His great gift to all of us who love photography besides his championing of new talent, was his incredible skill at writing texts, essays, criticism, books on photography. With his talent as a writer, and his background as a photographer, he was able to open a window onto this two-dimensional world of form and tone, shape, texture and composition, explaining the ins and outs, the subtleties, and the intuitions of image makers, their techniques and their medium in all its finesse.
Having simply tried to take a good photograph all his life, he simply knew a good photograph when he saw one. It is what made him such a great curator. His own best known books of photographs, "The Idea of Louis Sullivan" published in 1956, contains photographs of the architecture of Chicago, and his other, "The Face of Minnesota" published in 1958, contains haunting landscape images of his home state. He wrote the way he carefully crafted his own images. He framed each paragraph paying close attention to his ear, to diction and all the elements of style. It is why I love to read him and why I think he was the greatest writer to take on this visual art form.
Two books of his about photography that in my opinion are indispensable are "The Photographer's Eye" first published in 1966, and "Looking at Photographs" first published in 1973. With these two collections, the reader will gain an historic appreciation of photography from its earliest innovators beginning in the 1830s to the period of high modernism in the 1970s. With Szarkowski as your guide, readers will appreciate how the medium advanced, yet they will also understand how it has remained fundamentally the same picture-making process when it comes to handling two-dimensional space.
In The Photographer's Eye, Szarkowski covers what a viewer needs to take in from a photograph, how it was framed, cropped, what the subject is, what the detail is, the focus and the vantage point. In each of these wide areas, he supplies important photographs from the Museum of Modern Art's vast collection that illustrate these points. He begins with "The Thing Itself" the "what" of photography, the landscape or still life, or portrait that the photographer has aimed his camera at.
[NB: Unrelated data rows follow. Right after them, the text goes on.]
`config.mk`:
```
export PLATFORM = sky130hd
export DESIGN_NAME = data_mem_arbiter
export DESIGN_NICKNAME = d
export VERILOG_FILES = /design/src/rtl/data_mem_arbiter.sv
export SDC_FILE = /design/constraint.sdc
export NUM_CORES = 1
export LEC_CHECK = 0
export CAP_MARGIN = 20
export CORE_MARGIN = 8
export CORE_UTILIZATION = 37
export DETAILED_ROUTE_END_ITERATION = 16
export GPL_TIMING_DRIVEN = 0
export PLACE_DENSITY = 0.95
export REMOVE_ABC_BUFFERS = 1
export SYNTH_ARGS = -nofsm -noshare
export SYNTH_HDL_FRONTEND = slang
export SYNTH_SLANG_ARGS = --single-unit
```
`constraint.sdc`:
```
create_clock -name clk -period 3.2 [get_ports clk]
set_input_delay 0.32 -clock clk [delete_from_list [all_inputs] [get_ports clk]]
set_output_delay 0.32 -clock clk [all_outputs]
set_load 0.01 [all_outputs]
```
`src/rtl/data_mem_arbiter.sv`:
```
// data_mem_arbiter
//   Shares one single-ported, edge-registered data memory between the
//   processor load/store path (cpu_*) and a loader/debug port (ld_*).
//   At most one requester is granted per cycle. Ties are broken round-robin,
//   except that a locked loader may keep ownership for up to MAX_LOCK
//   consecutive grants while the processor waits. Read data comes back one
//   cycle after the grant and is steered to whoever issued the read.
//
// Ports
//   clk, reset_n         rising-edge clock, synchronous active-low reset
//   cpu_req/we/addr/wdata processor request (we: 00 rd, 01 word, 11 half)
//   cpu_stall            processor must hold its request this cycle
//   cpu_rdata/rvalid     read return to processor
//   ld_req/lock/we/addr/wdata  loader request, lock asks for back-to-back use
//   ld_gnt               loader access accepted this cycle
//   ld_rdata/rvalid      read return to loader
//   mem_read/write/address/write_data  memory-side request
//   mem_read_data        memory read data, valid the cycle after a read
module data_mem_arbiter #(
  parameter int ADDR_WIDTH = 32,
  parameter int DATA_WIDTH = 32,
  parameter int MAX_LOCK   = 4
) (
  input  logic                  clk,
  input  logic                  reset_n,
  input  logic                  cpu_req,
  input  logic [1:0]            cpu_we,
  input  logic [ADDR_WIDTH-1:0] cpu_addr,
  input  logic [DATA_WIDTH-1:0] cpu_wdata,
  output logic                  cpu_stall,
  output logic [DATA_WIDTH-1:0] cpu_rdata,
  output logic                  cpu_rvalid,
  input  logic                  ld_req,
  input  logic                  ld_lock,
  input  logic [1:0]            ld_we,
  input  logic [ADDR_WIDTH-1:0] ld_addr,
  input  logic [DATA_WIDTH-1:0] ld_wdata,
  output logic                  ld_gnt,
  output logic [DATA_WIDTH-1:0] ld_rdata,
  output logic                  ld_rvalid,
  output logic                  mem_read,
  output logic [1:0]            mem_write,
  output logic [ADDR_WIDTH-1:0] mem_address,
  output logic [DATA_WIDTH-1:0] mem_write_data,
  input  logic [DATA_WIDTH-1:0] mem_read_data
);

  localparam logic [3:0] LOCK_LIMIT = 4'(MAX_LOCK);

  typedef enum logic [1:0] {
    RD_NONE = 2'd0,
    RD_CPU  = 2'd1,
    RD_LD   = 2'd2
  } rd_owner_t;

  logic                  last_owner_ld_p1;
  logic [3:0]            lock_cnt_p1;
  rd_owner_t             rd_owner_p1;
  logic [DATA_WIDTH-1:0] cpu_rdata_hold_p1;
  logic [DATA_WIDTH-1:0] ld_rdata_hold_p1;

  logic                  cpu_granted;
  logic                  ld_granted;
  logic [1:0]            gnt_we;

  // Code 10 is not a store type; it behaves as a read.
  function automatic logic [1:0] norm_we(input logic [1:0] we);
    return (we == 2'b10) ? 2'b00 : we;
  endfunction

  function automatic logic [3:0] lock_next(input logic [3:0] cnt);
    return (cnt < LOCK_LIMIT) ? cnt + 4'd1 : LOCK_LIMIT;
  endfunction

  // ---- stage p0: grant decision from registered fairness state ----
  // Grants are suppressed while reset_n is low so the memory sees no
  // access during reset.
  always_comb begin
    cpu_granted = 1'b0;
    ld_granted  = 1'b0;
    if (reset_n) begin
      if (cpu_req && !ld_req) begin
        cpu_granted = 1'b1;
      end else if (ld_req && !cpu_req) begin
        ld_granted = 1'b1;
      end else if (cpu_req && ld_req) begin
        if (ld_lock && last_owner_ld_p1 && (lock_cnt_p1 < LOCK_LIMIT)) begin
          ld_granted = 1'b1;
        end else if (last_owner_ld_p1) begin
          cpu_granted = 1'b1;
        end else begin
          ld_granted = 1'b1;
        end
      end
    end
  end

  always_comb begin
    gnt_we         = 2'b00;
    mem_address    = '0;
    mem_write_data = '0;
    if (cpu_granted) begin
      gnt_we         = norm_we(cpu_we);
      mem_address    = cpu_addr;
      mem_write_data = cpu_wdata;
    end else if (ld_granted) begin
      gnt_we         = norm_we(ld_we);
      mem_address    = ld_addr;
      mem_write_data = ld_wdata;
    end
    mem_read  = (cpu_granted || ld_granted) && (gnt_we == 2'b00);
    mem_write = gnt_we;
  end

  assign cpu_stall = cpu_req & ~cpu_granted;
  assign ld_gnt    = ld_req & ld_granted;

  // ---- stage p1: fairness state and read-return ownership ----
  always_ff @(posedge clk) begin
    if (!reset_n) begin
      last_owner_ld_p1  <= 1'b1;
      lock_cnt_p1       <= 4'd0;
      rd_owner_p1       <= RD_NONE;
      cpu_rdata_hold_p1 <= '0;
      ld_rdata_hold_p1  <= '0;
    end else begin
      // Capture the returning word so each side keeps its last read value.
      if (rd_owner_p1 == RD_CPU) cpu_rdata_hold_p1 <= mem_read_data;
      if (rd_owner_p1 == RD_LD)  ld_rdata_hold_p1  <= mem_read_data;

      if (cpu_granted || ld_granted) begin
        last_owner_ld_p1 <= ld_granted;
        // The lock counter only runs while the loader is actually
        // holding off a waiting processor.
        if (ld_granted && ld_lock && cpu_req) begin
          lock_cnt_p1 <= lock_next(lock_cnt_p1);
        end else begin
          lock_cnt_p1 <= 4'd0;
        end
      end

      if (mem_read) begin
        rd_owner_p1 <= cpu_granted ? RD_CPU : RD_LD;
      end else begin
        rd_owner_p1 <= RD_NONE;
      end
    end
  end

  // Memory data arrives in the cycle after the read edge; pass it straight
  // through to the owner, otherwise present the held value.
  assign cpu_rvalid = (rd_owner_p1 == RD_CPU);
  assign ld_rvalid  = (rd_owner_p1 == RD_LD);
  assign cpu_rdata  = cpu_rvalid ? mem_read_data : cpu_rdata_hold_p1;
  assign ld_rdata   = ld_rvalid  ? mem_read_data : ld_rdata_hold_p1;

endmodule

```
==> metrics.md <==
| Metric | Value |
|---|---|
| Synth area leaders | dfxtp_1 (35%), mux2_2 (17%), nand4_1 (9.9%) |
| Die ar. | 14700 um2 |
| RSZ-0062 raised after global routing | false |
| Post-CTS Hold Buffers | 0 |
| Maximum fanout along the worst path | 48 |
| Clk_lat worst skew | 0.34 ns |
| Hold Vio Cnt, Final | 0 |
| Post-synth top flop | dfxtp_1 |
| Final WL | 18.0 mm |
| Post-CTS setup buffers | 0 |
| Root Buffer | clkbuf_8 |
| Die W | 121 um |
| Worst EP arrival | 2.79 ns |
| # DRC | 0 |
| Largest net degree at the start of global routing | 72 |
| Initial Util | between 30% and 40% |
| Ant diodes | 0 |
| Num ports | 304 |
| Worst Setup Path Type | in -> out |
| Number of synthesized register bits | 71 |
| Number of synthesized flops with an enable pin | 0 |
| Multi-input combinational cell area | 2440 um2 |
| Sequential share of the synthesized area | 34.8% |
| Tot Pwr | 2.54 mW |
| Clock skew | 0.00776 ns |
| Max_cap viols | 0 |
| Via density | 5.53 |
| CTS tree | yes |
| CTS-repair resized insts | 0 |
| Die height | about 120 um |
| Most used standard cell by instance count after synthesis | dfxtp_1 |
| First-pass GRT wire length | 26.8 mm |
| Setup WS pre-CTS | 0.0749 ns |
| Sequential cell area | 1420 um2 |
| Num CTS Buffers | 9 |
| Worst IR Drop VDD | 0.256 mV |
| CP startpoint kind | input pin |
| Fillers | 780 |
| Worst Hold Class | reg -> reg |
| Top cell type's share of synthesized area | 34.8% |
| Area leader, netlist | dfxtp_1 |
| Status | finished clean |
| Layout Nets | roughly 920 |
| Routed len/inst | 20.1 um |
| HPWL after DPL | 13.7 mm |
| Initial antenna violation count | 0 |
| Period utilization | between 90% and 100% |
| Least-Margin Pin Slew | 0.973 ns |
| Mean Syn Cell Area | between 8 and 9 um2 |
| Synthesized instance count | 490 |
| H-tree levels | 3 |
| Total vias in the final route | between 4000 and 5000 |
| CP Data Required Time | 2.88 ns |
| Ys async rst share | 0% |
| Bufs on Longest Clock Path | 2 |
| Fin. max-slew vios | 0 |
| Synth Warn # | 0 |
| Antenna-violating nets left | 0 |
| PD cells | ~340 nW/um2 |
| GR Overflow Total | 0 |
| GPL Wtd Cong | about 0.86 |
| Yosys cell types | 34 |
| Fraction of layout cells with a size suffix above 1 | 12.2% |
| CP Capture Type | output port |
| Slew margin rel. | 35.0% |
| Setup WS post-layout | 0.0884 ns |
| P&R area growth vs syn | 81.9% |
| IO buf count | 303 |
| First-pass DRT Iterations | 5 |
| Post-Syn Area | just over 4000 um2 |
| Final setup vio count | 0 |
| Achievable Freq | 321 MHz |
| Top cells by count, synth | dfxtp_1 (71), a21oi_1 (68), nand4_1 (65) |
| Lkg Pwr | roughly 2.8 nW |
| Rows | 38 |
| Clk slew on worst S/H paths | about 0.07 ns |
| GRT Total Usage | 22.8% |
| CTS sink cnt | 71 |
| Core Footprint | approximately 11000 um2 |
| Number of global-route vias before repair | 4914 |
| Initial DRC count | between 300 and 400 |
| Post-layout minimum cycle time | 3.11 ns |
==> logic make-up after synthesis <==
| kind of cell | synth area share [%] |
|---|---|
| AND/OR/NAND/NOR | 22.8 |
| AO/OA/AOI/OAI | 18.0 |
| flip-flops | 34.8 |
| multiplexers | 17.6 |
| buffers and inverters | 6.49 |
| adder cells (fa/ha/maj) | 0.306 |
==> worst paths after layout <==
path,start,to,slack [ns],cells past startpoint
worst max-delay path,ld_req,mem_address[14],0.09,6
worst min-delay path,lock_cnt_p1[0]$_SDFFE_PN0P_,lock_cnt_p1[0]$_SDFFE_PN0P_,0.49,2
worst max register to register,rd_owner_p1[0]$_SDFF_PN0_,cpu_rdata_hold_p1[6]$_SDFF_PN0_,1.35,3
worst min register to register,lock_cnt_p1[0]$_SDFFE_PN0P_,lock_cnt_p1[0]$_SDFFE_PN0P_,0.49,2
==> registers in the layout, indices dropped and copies added (netlist names) <==
signal             count
cpu_rdata_hold_p1     32
ld_rdata_hold_p1      32
lock_cnt_p1            4
rd_owner_p1            2
last_owner_ld_p1       1
==> per-stage QoR <==
step / util [%] / TNS, ns / instance area [um2] / cells / hold slack (ns)
finish: 68.9 / 0 / 7440 / 896 / 0.490
global route: 68.9 / 0 / 7440 / 896 / 0.522
CTS: 68.7 / 0 / 7420 / 895 / 0.490
detailed placement: 66.5 / 0 / 7180 / 879 / 0.479
global placement: 65.2 / -182.60 / 7040 / 874 / 0.461
floorplan: - / 0 / 3830 / 431 / 0.392
==> routing by layer <==
metal  vias to the layer above  GRT usage [%]  wire length [um]
met5                         -              0                 0
met4                         0           13.5               885
met3                        49           8.33              2060
met2                       319           39.2              8720
met1                      2286           23.5              6330
li1                       2299              -                 -
==> layout make-up <==
| type | instances | area share, % |
|---|---|---|
| Timing Repair Buffer | 309 | 42.4 |
| Multi-Input combinational cell | 357 | 32.8 |
| Sequential cell | 71 | 19.1 |
| Tap cell | 140 | 2.36 |
| Clock buffer | 12 | 2.22 |
| Clock inverter | 4 | 1.03 |
| Inverter | 3 | 0.151 |
==> critical path, stage by stage <==
cell	delay, ns
clkdlybuf4s50_1	0.66
a21boi_4	0.52
buf_12	0.27
o21ai_0	0.11
a21oi_1	0.27
clkdlybuf4s50_1	0.61
==> cells in the final DEF (no fill, tap or decap), types with 2 or more instances in the layout <==
cell type,synthesis,routed
inv_1,2,2
buf_2,23,2
mux2_2,61,61
a21oi_1,68,68
o21ai_1,6,6
o21ai_0,60,60
nand2_1,4,4
buf_12,0,5
clkdlybuf4s50_1,0,301
nand4_1,65,65
nor2_1,4,4
mux2_1,3,3
and2_1,64,64
dfxtp_1,71,71
and3_1,2,2
o211ai_1,2,2
clkbuf_8,0,12
bufinv_16,0,2
nand2b_2,0,2
==> power by group <==
group	switching (mW)	internal, mW
clock	0.323	0.504
sequential	0.00836	0.911
combinational	0.328	0.469
Note: power is estimated with default switching activity, not from simulation.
From there he moves on to how photographers fix on detail, the synechdocal "parts" that make up the "whole" and that produce visual metaphor: the close up of the hands, the side of a face, a rifle, a window, a headlight of a car, a door latch.
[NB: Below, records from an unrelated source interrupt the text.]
--- src/rtl/ram_rd_stream_if.sv ---
// ram_rd_stream_if: groups the command, RAM read-port and output-stream signals of ram_rd_stream.
// Latency: none, wires only.
// Backpressure: carries m_valid/m_ready; cmd_valid/cmd_ready is a plain handshake.
// Modports: master = the streaming engine, slave = the surrounding RAM/consumer/commander.
// Optional: RAM_RD_STREAM_LAST_EN adds m_last to the stream group.
interface ram_rd_stream_if #(
  parameter int AW = 5,
  parameter int DW = 8
);
  logic          cmd_valid;
  logic          cmd_ready;
  logic [AW-1:0] cmd_addr;
  logic [AW:0]   cmd_len;
  logic          r_en;
  logic [AW-1:0] r_addr;
  logic [DW-1:0] r_data;
  logic          m_valid;
  logic          m_ready;
  logic [DW-1:0] m_data;
`ifdef RAM_RD_STREAM_LAST_EN
  logic          m_last;
`endif
  logic          busy;
  logic          done;

  modport master (
    input  cmd_valid, cmd_addr, cmd_len, r_data, m_ready,
    output cmd_ready, r_en, r_addr, m_valid, m_data,
`ifdef RAM_RD_STREAM_LAST_EN
    output m_last,
`endif
    output busy, done
  );

  modport slave (
    output cmd_valid, cmd_addr, cmd_len, r_data, m_ready,
    input  cmd_ready, r_en, r_addr, m_valid, m_data,
`ifdef RAM_RD_STREAM_LAST_EN
    input  m_last,
`endif
    input  busy, done
  );
endinterface

--- src/rtl/ram_rd_stream.sv ---
// ram_rd_stream: burst read engine; drives the RAM read port one address per cycle into a 4-entry FIFO streamed out on m_valid/m_ready.
// Latency: command accepted at edge E0 -> r_en in the following cycle -> m_valid after edge E2; 1 beat/cycle sustained.
// Backpressure: a read is issued only while FIFO occupancy plus outstanding reads stays below 4, so m_ready low never drops data.
// Ports: clk, rst (synchronous, active-high); bus (ram_rd_stream_if.master) carries cmd_*, r_en/r_addr/r_data, m_valid/m_ready/m_data, busy, done.
// Optional: define RAM_RD_STREAM_LAST_EN to add m_last, stored with each FIFO entry and high on the final beat of a burst.
module ram_rd_stream #(
  parameter int AW = 5,
  parameter int DW = 8
) (
  input  logic            clk,
  input  logic            rst,
  ram_rd_stream_if.master bus
);

  localparam int DEPTH = 4;
`ifdef RAM_RD_STREAM_LAST_EN
  localparam int FW = DW + 1;
`else
  localparam int FW = DW;
`endif
  localparam logic [AW:0] LEN_ONE = 1;

  typedef enum logic [1:0] {IDLE, RUN, DRAIN, FIN} state_t;
  state_t state, state_nxt;

  logic [AW:0]   rem;        // reads still to issue
  logic          r_en_q;
  logic [AW-1:0] r_addr_q;
  logic          rd_vld;     // r_data carries the read issued last cycle
  logic [FW-1:0] fifo_mem [DEPTH];
  logic [1:0]    wr_ptr;
  logic [1:0]    rd_ptr;
  logic [2:0]    cnt;

  logic          accept;
  logic          len_zero;
  logic          push;
  logic          pop;
  logic [3:0]    occ_proj;
  logic          credit_ok;
  logic          issue_run;
  logic          drain_done;
  logic [FW-1:0] push_dat;
  logic [FW-1:0] head;
  logic          cmd_ready_c;
  logic          busy_c;
  logic          done_c;

`ifdef RAM_RD_STREAM_LAST_EN
  logic          r_last_q;   // the read on the RAM port this cycle is the burst's last
  logic          rd_last;    // r_data this cycle is the burst's last beat
  assign push_dat = {rd_last, bus.r_data};
`else
  assign push_dat = bus.r_data;
`endif

  assign accept   = (state == IDLE) && bus.cmd_valid;
  assign len_zero = (bus.cmd_len == '0);
  assign push     = rd_vld;
  assign pop      = (cnt != 3'd0) && bus.m_ready;

  // Entries the FIFO must eventually hold: after this edge's push/pop, plus
  // the read currently on the RAM port. A new read may go out only if it
  // still fits, so the FIFO can never overflow whatever m_ready does.
  assign occ_proj  = {1'b0, cnt} + {3'b000, rd_vld} + {3'b000, r_en_q} - {3'b000, pop};
  assign credit_ok = (occ_proj < 4'(DEPTH));
  assign issue_run = (state == RUN) && (rem != '0) && credit_ok;

  // Burst is finished once nothing is outstanding and the last entry leaves
  // the FIFO at this edge (or it is already empty).
  assign drain_done = !r_en_q && !rd_vld &&
                      ((cnt == 3'd0) || ((cnt == 3'd1) && pop));

  // State register
  always_ff @(posedge clk) begin
    if (rst) state <= IDLE;
    else     state <= state_nxt;
  end

  // Next-state logic
  always_comb begin
    state_nxt = state;
    case (state)
      IDLE:  if (accept) state_nxt = len_zero ? FIN : RUN;
      RUN:   if ((rem == '0) || (issue_run && (rem == LEN_ONE))) state_nxt = DRAIN;
      DRAIN: if (drain_done) state_nxt = FIN;
      FIN:   state_nxt = IDLE;
      default: state_nxt = IDLE;
    endcase
  end

  // State-decoded outputs
  always_comb begin
    cmd_ready_c = 1'b0;
    busy_c      = 1'b0;
    done_c      = 1'b0;
    case (state)
      IDLE:    cmd_ready_c = 1'b1;
      RUN:     busy_c      = 1'b1;
      DRAIN:   busy_c      = 1'b1;
      FIN:     done_c      = 1'b1;
      default: cmd_ready_c = 1'b0;
    endcase
  end

  // Read issue and FIFO datapath. The first read of a burst goes out
  // straight from the accepting edge so r_en appears the next cycle.
  always_ff @(posedge clk) begin
    if (rst) begin
      rem      <= '0;
      r_en_q   <= 1'b0;
      r_addr_q <= '0;
      rd_vld   <= 1'b0;
      wr_ptr   <= '0;
      rd_ptr   <= '0;
      cnt      <= '0;
      for (int i = 0; i < DEPTH; i++) fifo_mem[i] <= '0;
`ifdef RAM_RD_STREAM_LAST_EN
      r_last_q <= 1'b0;
      rd_last  <= 1'b0;
`endif
    end else begin
      rd_vld <= r_en_q;
`ifdef RAM_RD_STREAM_LAST_EN
      rd_last <= r_last_q;
`endif
      if (accept && !len_zero) begin
        r_en_q   <= 1'b1;
        r_addr_q <= bus.cmd_addr;
        rem      <= bus.cmd_len - LEN_ONE;
`ifdef RAM_RD_STREAM_LAST_EN
        r_last_q <= (bus.cmd_len == LEN_ONE);
`endif
      end else if (issue_run) begin
        r_en_q   <= 1'b1;
        r_addr_q <= r_addr_q + AW'(1);
        rem      <= rem - LEN_ONE;
`ifdef RAM_RD_STREAM_LAST_EN
        r_last_q <= (rem == LEN_ONE);
`endif
      end else begin
        r_en_q <= 1'b0;
`ifdef RAM_RD_STREAM_LAST_EN
        r_last_q <= 1'b0;
`endif
      end

      if (push) begin
        fifo_mem[wr_ptr] <= push_dat;
        wr_ptr           <= wr_ptr + 2'd1;
      end
      if (pop) rd_ptr <= rd_ptr + 2'd1;
      cnt <= cnt + 3'(push) - 3'(pop);
    end
  end

  fifo_no_overflow: assert property (@(posedge clk) disable iff (rst)
    !(push && !pop && (cnt == 3'(DEPTH))));

  assign head          = fifo_mem[rd_ptr];
  assign bus.cmd_ready = cmd_ready_c;
  assign bus.busy      = busy_c;
  assign bus.done      = done_c;
  assign bus.r_en      = r_en_q;
  assign bus.r_addr    = r_addr_q;
  assign bus.m_valid   = (cnt != 3'd0);
  assign bus.m_data    = head[DW-1:0];
`ifdef RAM_RD_STREAM_LAST_EN
  assign bus.m_last    = head[DW];
`endif

endmodule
He then illustrates how photographers carefully frame their images, how they crop, how they envision the image from its interior picture plane to what is left out, alluded to, outside the frame. And finally, he shows how photographers measure time; freeze moments, single out the present for the past of some distant future. Added to this element of time is vantage, that trick of where to place the picture plane in terms of its perspective, foreground to background, its recession to a vanishing point or points, whether it is head-on and flat, or deep and endless, looming up or slanting down, the world from above, or the world from below.
In Looking at Photographs which is subtitled--"100 Pictures from the Collection of the Museum of Modern Art," Szarkowski leads the reader across time, from the earliest best works of the 19th century masters: Timothy O'Sullivan, Fredrick Evans, Lewis Hine, and Jacob Riis, all the way to Robert Frank, Roy DeCarava, Paul Caponigro, and Joel Meyerowitz.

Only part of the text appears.